Today, Americans have lost any shared sense of what it means to be “well-instructed.” Does it mean to become adept in computer science, genetics or communications? Does it mean attaining a bachelor’s degree or securing a job? Does it mean being competent in a difficult task? Or does it mean being capable of self-reflection?

While much of the press in response to the recent assault on the Capitol has focused on the challenge of disinformation today, the crisis in education goes deeper, into the very way we as a country interpret and carry forward the purpose, meaning and requirements of American civic life. What do we need to know, what do we need to share, and how do we pass on the essential values of our democracy? These questions are at the center of what it means to be educated, what it means to be “well-instructed,” and yet they are rarely the questions we pose in higher education or that motivate our system of education.

We need to ensure that the benefits of the humanities are broadly accessible, even as students pursue more professionally oriented programs of study.

In the wake of last week’s horror, we have a national opportunity to revisit the purpose of education. We can begin by confronting the recriminations and fears that have become pervasive in recent years, which reached a terrible crescendo on Jan. 6, and ask ourselves, as Vice President elect Kamala Harris urged: “What went wrong? And how do we make it right?”

What form of knowledge do we all need to be alive to the contradictions of our humanity, to the way information and disinformation both form our character, and to the many ways we uphold and abdicate our civic responsibilities?

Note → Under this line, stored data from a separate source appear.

File: src/rtl/instr_prefetch_buffer.sv
// Instruction prefetch buffer: fetches sequential words from a combinational
// instruction memory into a small FIFO. Optional feature macro: PREFETCH_PERF_CNT_EN.
module instr_prefetch_buffer #(
  parameter int          DEPTH     = 4,
  parameter logic [31:0] BASE_ADDR = 32'h0001_0000,
  parameter int          MEM_WORDS = 16384,
  parameter logic [31:0] RESET_PC  = 32'h0001_0000
) (
  input  logic        clk,
  input  logic        rst,
  input  logic        redirect_valid,
  input  logic [31:0] redirect_pc,
  output logic        out_valid,
  input  logic        out_ready,
  output logic [31:0] out_pc,
  output logic [31:0] out_instr,
  output logic        out_fault,
  output logic [13:0] imem_addr,
  input  logic [31:0] imem_rdata,
  output logic [31:0] perf_fetch_count
);

  localparam int PW = $clog2(DEPTH);
  localparam int CW = PW + 1;
  localparam logic [32:0] END_ADDR = {1'b0, BASE_ADDR} + 33'(4 * MEM_WORDS);
  localparam logic [31:0] NOP_INSTR = 32'h0000_0013;

  typedef enum logic [0:0] {FETCH, FAULTED} state_t;

  // Handshake: an entry transfers on a rising edge where out_valid && out_ready;
  // out_* hold steady while out_valid=1 and out_ready=0.

  state_t        state;
  logic [31:0]   fetch_pc;
  logic [PW-1:0] wr_ptr;
  logic [PW-1:0] rd_ptr;
  logic [CW-1:0] count;

  logic [31:0] pc_q    [DEPTH];
  logic [31:0] instr_q [DEPTH];
  logic        fault_q [DEPTH];

  logic [31:0] offset;
  logic        fault;
  logic        push;
  logic        pop;

  assign offset    = fetch_pc - BASE_ADDR;
  assign imem_addr = offset[15:2];

  assign fault = (fetch_pc[1:0] != 2'b00) || (fetch_pc < BASE_ADDR) ||
                 ({1'b0, fetch_pc} >= END_ADDR);

  assign out_valid = (count != '0);
  assign out_pc    = out_valid ? pc_q[rd_ptr]    : 32'h0;
  assign out_instr = out_valid ? instr_q[rd_ptr] : 32'h0;
  assign out_fault = out_valid ? fault_q[rd_ptr] : 1'b0;

  // A redirect suppresses both sides of the FIFO in its cycle.
  assign pop  = out_valid && out_ready && !redirect_valid;
  assign push = (state == FETCH) && !redirect_valid &&
                ((count < CW'(DEPTH)) || (out_valid && out_ready));

  always_ff @(posedge clk or posedge rst) begin
    if (rst) begin
      state    <= FETCH;
      fetch_pc <= RESET_PC;
      wr_ptr   <= '0;
      rd_ptr   <= '0;
      count    <= '0;
    end else if (redirect_valid) begin
      state    <= FETCH;
      fetch_pc <= redirect_pc;
      wr_ptr   <= '0;
      rd_ptr   <= '0;
      count    <= '0;
    end else begin
      if (push) begin
        wr_ptr <= wr_ptr + 1'b1;
        if (fault) state <= FAULTED;
        else       fetch_pc <= fetch_pc + 32'd4;
      end
      if (pop) rd_ptr <= rd_ptr + 1'b1;
      case ({push, pop})
        2'b10:   count <= count + 1'b1;
        2'b01:   count <= count - 1'b1;
        default: count <= count;
      endcase
    end
  end

  // Entry storage needs no reset: reads are masked while the FIFO is empty.
  always_ff @(posedge clk) begin
    if (push) begin
      pc_q[wr_ptr]    <= fetch_pc;
      instr_q[wr_ptr] <= fault ? NOP_INSTR : imem_rdata;
      fault_q[wr_ptr] <= fault;
    end
  end

`ifdef PREFETCH_PERF_CNT_EN
  always_ff @(posedge clk or posedge rst) begin
    if (rst) begin
      perf_fetch_count <= 32'h0;
    end else if (push && !fault && (perf_fetch_count != 32'hFFFF_FFFF)) begin
      perf_fetch_count <= perf_fetch_count + 32'd1;
    end
  end
`else
  assign perf_fetch_count = 32'h0;
`endif

endmodule

File: config.mk
export PLATFORM = sky130hd
export DESIGN_NAME = instr_prefetch_buffer
export DESIGN_NICKNAME = d
export VERILOG_FILES = /design/src/rtl/instr_prefetch_buffer.sv
export SDC_FILE = /design/constraint.sdc
export NUM_CORES = 1
export LEC_CHECK = 0
export ABC_AREA = 1
export ABC_CLOCK_PERIOD_IN_PS = 4400
export CAP_MARGIN = 0
export CORE_MARGIN = 10
export CORE_UTILIZATION = 55
export DETAILED_ROUTE_END_ITERATION = 6
export GPL_TIMING_DRIVEN = 0
export PLACE_DENSITY = 0.87
export SETUP_SLACK_MARGIN = 0.4
export SLEW_MARGIN = 30
export SYNTH_ARGS = -nofsm -noshare
export SYNTH_HDL_FRONTEND = slang
export SYNTH_SLANG_ARGS = --single-unit
File: constraint.sdc
create_clock -name clk -period 4.4 [get_ports clk]
set_input_delay 0.88 -clock clk [delete_from_list [all_inputs] [get_ports clk]]
set_output_delay 0.88 -clock clk [all_outputs]
set_load 0.1 [all_outputs]
==> results by stage <==
Layout:
- The final antenna diode count is 0.
- In the final layout, flip-flops and latches occupy 8810 µm².
- The footprint of the multi-input gates is 3350 µm².
- The layout has 1,580 filler cells.
- The proportion of layout cells with a drive suffix above 1 is 14.8%.
- The most common cell after layout, fill and taps aside is sky130_fd_sc_hd__nor2_1.
- After the last flow step, the layout net total stands at 1,496.
- The top cell types in the final layout, fill and taps aside, are sky130_fd_sc_hd__nor2_1, sky130_fd_sc_hd__edfxtp_1, sky130_fd_sc_hd__o21ai_0, sky130_fd_sc_hd__nand2_1, sky130_fd_sc_hd__clkdlybuf4s50_1.
- The growth of design area from synthesis to finish is 24.7%.
- The final cell count without fillers is 1,756.

GRT:
- The global-route wire length before repair is 50,900 µm.
- Global routing consumed, over all layers together, 21.0% of the routing resources.
- The maximum number of pins on one net before global-route repair is 25.
- The global route total overflow is 0.
- The number of global-route vias before repair came to 9,510.
- The initial antenna violation count came to 0.

Clock tree:
- Buffers added to address setup during post-CTS repair amount to 0.
- Counting along the longest clock path gives a buffer depth of 3.
- The root buffer cell is sky130_fd_sc_hd__clkbuf_16.
- The TritonCTS buffer count is 29.
- CTS built an H-tree with a depth of 1.
- Hold repair after CTS inserted 0 buffers.
- TritonCTS built the clock tree.
- Counting every sink on the clock net gives 300.
- After clock tree synthesis, the clock-pin slew on the worst setup and hold paths is 0.06 ns.
- The later pin in the worst-skew pair is clocked with a latency of 0.54 ns.

Yosys:
- The synthesized netlist devotes 15.3% of its cell area to simple gates.
- Summing the areas of all xor and xnor instances in the mapped netlist gives 0.408% of the synthesized area.
- The sequential-to-total area share from yosys stat is 68.4%.
- The biggest area consumer among synthesized cells is sky130_fd_sc_hd__edfxtp_1.
- The synthesis warning total is 0.
- The synthesized area per cell is 10.8 µm².
- The number of unique standard cell types used by synthesis is 29.
- By area the synthesized netlist is led by sky130_fd_sc_hd__edfxtp_1, sky130_fd_sc_hd__nor2_1, sky130_fd_sc_hd__dfrtp_1, sky130_fd_sc_hd__o21ai_0, sky130_fd_sc_hd__nand2_1.
- The synthesized netlist devotes 8.41% of its cell area to compound gates.
- Counting every instance in the synthesized netlist gives 1,197.
- The synthesized netlist devotes 0.738% of its cell area to adder and majority cells.
- The multiplexer share of the synthesized area is 0%.
- The total standard cell area after synthesis is 12,900 µm².
- The flip-flop and latch count after synthesis is 300.
- The synthesized design devotes to its leading area cell type 60.6% of total area.
- After synthesis, the largest family of logic cells by area is simple AND/OR/NAND/NOR gates.

Power:
- In this run the power density over the cells is 512 nW/µm².
- The share of total power in the clock network is 30.3%.
- In this run, flip-flops and latches consume 40.4% of the power.
- In this run the static leakage power is 6.34 nW.
- The worst-case IR drop observed on VDD is 0.000263 V.
- The internal power of the cells totals 5.16 mW.
- The switching portion of total power is 37.2%.
- In this run the power spent charging and discharging nets is 3.06 mW.
- Combinational cells account for 29.2% of the total power.

Die:
- The effective utilization at floorplan is 56.4%.
- The full die area is 29,900 µm².
- 180 I/O pins were placed.
- Row generation in the floorplan step produced 55 rows.
- In this run the horizontal extent of the chip is 173 µm.
- The floorplan core area is 22,800 µm².
- Measured along the y axis, the die boundary spans 173 µm.

Placed design:
- The congestion estimate from routability-driven global placement came to 0.921.
- The total instance count after detailed placement is 1,703.
- Port buffering added 147 buffers.
- The half-perimeter wire length after placement is 21,900 µm.

Route:
- The number of design rule violations left after detail routing is 5.
- The average routed wire per standard cell is 18.7 µm.
- The first routing iteration left 849 violations.
- The routed via count is 9,563.
- Before antenna repair, the detailed router went through 7 iterations.
- In this run the remaining antenna-violating nets after routing total 0.
- Dividing the detail-routed via count by the number of cells gives 5.45.
- The final wirelength is 32,900 µm.

Timing:
- The worst pin sits at a relative slew slack of 34.3%.
- Setup repair after global routing left no endpoint under its margin.
- Dividing the final minimum period by the clock period gives 89.4%.
- The post-route clock skew is 0.0175 ns.
- The hold violation count in the final report is 0.
- Across all hold checks on the routed design, the worst slack comes to 0.527 ns.
- Derived from the worst setup path, the maximum achievable clock frequency is 254 MHz.
- Setup violations remaining at the end of the flow were counted as 0.
- The minimum clock period is 3.93 ns.
- At the pin with the least slew margin, the transition time is 0.983 ns.
- The max-slew violation total from the final report is 0.

Setup path:
- The endpoint of the worst-slack reg-to-reg timing path is pc_q[2][6].
- Tracing the worst setup path back leads to its startpoint at rd_ptr[0].
- The depth of the most critical reg-to-reg path is 7.
- STA puts the critical path data required time at 3.52 ns.
- The startpoint type of the worst setup path is a flip-flop.
- The arrival time at the worst endpoint is 3.05 ns.
- The critical path is of the reg -> out type.
- The largest fanout of any net on the critical path is 10.
- STA classifies the critical path endpoint as a primary output.
- In this run the worst setup path terminates at out_pc[4].
- The startpoint identified for the worst register-to-register timing path is count[2].
- The setup slack on the worst flop-to-flop path is 2.04 ns.

Hold path:
- The worst hold path belongs to the class reg -> reg.

Outcome:
- The flow ran to the end, but the final reports show violations.
- The final reports fail on design-rule violations.

Run:
- Max-cap violations in this run came to 0.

Students today cannot be “well-instructed” without the grounding and perspectives provided by the disciplines dedicated to the Socratic form of wisdom: knowing what you don’t know. Disciplines like philosophy, history and English can help students formulate questions about our humanity and give them the tools to begin the lifelong process of articulating, revisiting and adapting their answers. These disciplines, often known as the humanities, are a part of university life now chronically undervalued and often even cut down or eliminated. We need to ensure that the benefits of the humanities are broadly accessible, even as students pursue more professionally oriented programs of study.

Higher education can reclaim the role of the humanities in creating a “well-instructed” citizenry by ensuring the humanities have a prominent place in general education, the prescribed portion of students’ work that falls outside their chosen major. A general education anchored in the humanities can give students an opportunity to broaden their understanding of the world and themselves, while strengthening the skills to read closely and contend with differing viewpoints and perspectives — capacities that are crucial for the “participatory readiness” of citizen-leaders of our democracy. Deep engagement with transformative texts — regardless of authorship, geography or the era that produced them — gives students the analytical tools and historical awareness to interrogate themselves as well as the culture and society by which we are all partially formed. Such texts help us step out of our preconceived notions and to interrogate current events critically and independently.

Students are better able to understand our country and our world by engaging with the perennially pertinent words of great authors. Last summer, for example, undergraduate students from across the country participating in the Humanities Fellows program supported by The Teagle Foundation, looked at racial reckoning through Toni Morrison’s “Beloved.” They explored our deep political divide through Sophocles’ “Philoctetes.” And they viewed the coronavirus pandemic through Albert Camus’ “The Plague.” They learned to question their sources, understand new perspectives and build their own points of view on some of the most pressing issues facing our country today. This opportunity — to explore critically the world through perspectives different from and yet relevant to their own — is one far too few Americans experience.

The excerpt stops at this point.